> [What you will do]: Return the listing in full, word for word.
-=-=-
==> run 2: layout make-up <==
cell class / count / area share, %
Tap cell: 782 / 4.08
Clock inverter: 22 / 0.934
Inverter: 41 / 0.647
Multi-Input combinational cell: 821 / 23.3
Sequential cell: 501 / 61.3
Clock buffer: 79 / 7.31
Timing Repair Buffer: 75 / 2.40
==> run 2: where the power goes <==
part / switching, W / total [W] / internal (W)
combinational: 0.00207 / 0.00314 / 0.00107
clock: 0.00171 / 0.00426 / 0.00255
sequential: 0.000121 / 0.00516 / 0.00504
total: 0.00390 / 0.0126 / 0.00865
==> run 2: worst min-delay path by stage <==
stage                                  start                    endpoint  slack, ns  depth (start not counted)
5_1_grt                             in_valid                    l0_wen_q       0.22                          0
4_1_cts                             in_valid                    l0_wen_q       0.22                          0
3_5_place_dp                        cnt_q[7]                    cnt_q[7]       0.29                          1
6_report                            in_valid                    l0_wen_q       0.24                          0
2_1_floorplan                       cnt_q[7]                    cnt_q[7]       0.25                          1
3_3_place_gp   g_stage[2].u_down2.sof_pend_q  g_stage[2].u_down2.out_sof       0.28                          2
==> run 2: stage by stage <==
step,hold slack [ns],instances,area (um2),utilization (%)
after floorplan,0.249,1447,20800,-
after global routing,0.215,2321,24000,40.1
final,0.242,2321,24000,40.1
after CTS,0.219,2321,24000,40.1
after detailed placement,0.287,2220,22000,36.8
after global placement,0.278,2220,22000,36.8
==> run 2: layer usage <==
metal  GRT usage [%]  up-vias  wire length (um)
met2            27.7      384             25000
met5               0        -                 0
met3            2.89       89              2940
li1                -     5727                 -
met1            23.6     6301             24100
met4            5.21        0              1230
--- config.mk ---
export PLATFORM = sky130hd
export DESIGN_NAME = bsg_seq_datapath
export DESIGN_NICKNAME = d
export VERILOG_FILES = /design/src/rtl/bsg_seq_datapath.sv
export SDC_FILE = /design/constraint.sdc
export NUM_CORES = 1
export LEC_CHECK = 0
export ABC_CLOCK_PERIOD_IN_PS = 4000
export CAP_MARGIN = 15
export CORE_UTILIZATION = 35
export CTS_BUF_LIST = sky130_fd_sc_hd__clkbuf_4 sky130_fd_sc_hd__clkbuf_8 sky130_fd_sc_hd__clkbuf_16
export DETAILED_ROUTE_END_ITERATION = 8
export HOLD_SLACK_MARGIN = 0.12
export PLACE_DENSITY = 0.64
export SKIP_LAST_GASP = 1
export SLEW_MARGIN = 20
export SYNTH_ARGS = -nofsm -noshare
export SYNTH_HDL_FRONTEND = slang
export SYNTH_SLANG_ARGS = --single-unit
--- constraint.sdc ---
create_clock -name clk -period 4 [get_ports clk]
set_clock_uncertainty 0.1 [all_clocks]
set_input_delay 0.6 -clock clk [delete_from_list [all_inputs] [get_ports clk]]
set_output_delay 0.6 -clock clk [all_outputs]
set_load 0.005 [all_outputs]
-=-=-
> [Response to this task]:
==> run 2: layout make-up <==
cell class / count / area share, %
Tap cell: 782 / 4.08
Clock inverter: 22 / 0.934
Inverter: 41 / 0.647
Multi-Input combinational cell: 821 / 23.3
Sequential cell: 501 / 61.3
Clock buffer: 79 / 7.31
Timing Repair Buffer: 75 / 2.40
==> run 2: where the power goes <==
part / switching, W / total [W] / internal (W)
combinational: 0.00207 / 0.00314 / 0.00107
clock: 0.00171 / 0.00426 / 0.00255
sequential: 0.000121 / 0.00516 / 0.00504
total: 0.00390 / 0.0126 / 0.00865
==> run 2: worst min-delay path by stage <==
stage                                  start                    endpoint  slack, ns  depth (start not counted)
5_1_grt                             in_valid                    l0_wen_q       0.22                          0
4_1_cts                             in_valid                    l0_wen_q       0.22                          0
3_5_place_dp                        cnt_q[7]                    cnt_q[7]       0.29                          1
6_report                            in_valid                    l0_wen_q       0.24                          0
2_1_floorplan                       cnt_q[7]                    cnt_q[7]       0.25                          1
3_3_place_gp   g_stage[2].u_down2.sof_pend_q  g_stage[2].u_down2.out_sof       0.28                          2
==> run 2: stage by stage <==
step,hold slack [ns],instances,area (um2),utilization (%)
after floorplan,0.249,1447,20800,-
after global routing,0.215,2321,24000,40.1
final,0.242,2321,24000,40.1
after CTS,0.219,2321,24000,40.1
after detailed placement,0.287,2220,22000,36.8
after global placement,0.278,2220,22000,36.8
==> run 2: layer usage <==
metal  GRT usage [%]  up-vias  wire length (um)
met2            27.7      384             25000
met5               0        -                 0
met3            2.89       89              2940
li1                -     5727                 -
met1            23.6     6301             24100
met4            5.21        0              1230
--- config.mk ---
export PLATFORM = sky130hd
export DESIGN_NAME = bsg_seq_datapath
export DESIGN_NICKNAME = d
export VERILOG_FILES = /design/src/rtl/bsg_seq_datapath.sv
export SDC_FILE = /design/constraint.sdc
export NUM_CORES = 1
export LEC_CHECK = 0
export ABC_CLOCK_PERIOD_IN_PS = 4000
export CAP_MARGIN = 15
export CORE_UTILIZATION = 35
export CTS_BUF_LIST = sky130_fd_sc_hd__clkbuf_4 sky130_fd_sc_hd__clkbuf_8 sky130_fd_sc_hd__clkbuf_16
export DETAILED_ROUTE_END_ITERATION = 8
export HOLD_SLACK_MARGIN = 0.12
export PLACE_DENSITY = 0.64
export SKIP_LAST_GASP = 1
export SLEW_MARGIN = 20
export SYNTH_ARGS = -nofsm -noshare
export SYNTH_HDL_FRONTEND = slang
export SYNTH_SLANG_ARGS = --single-unit
--- constraint.sdc ---
create_clock -name clk -period 4 [get_ports clk]
set_clock_uncertainty 0.1 [all_clocks]
set_input_delay 0.6 -clock clk [delete_from_list [all_inputs] [get_ports clk]]
set_output_delay 0.6 -clock clk [all_outputs]
set_load 0.005 [all_outputs]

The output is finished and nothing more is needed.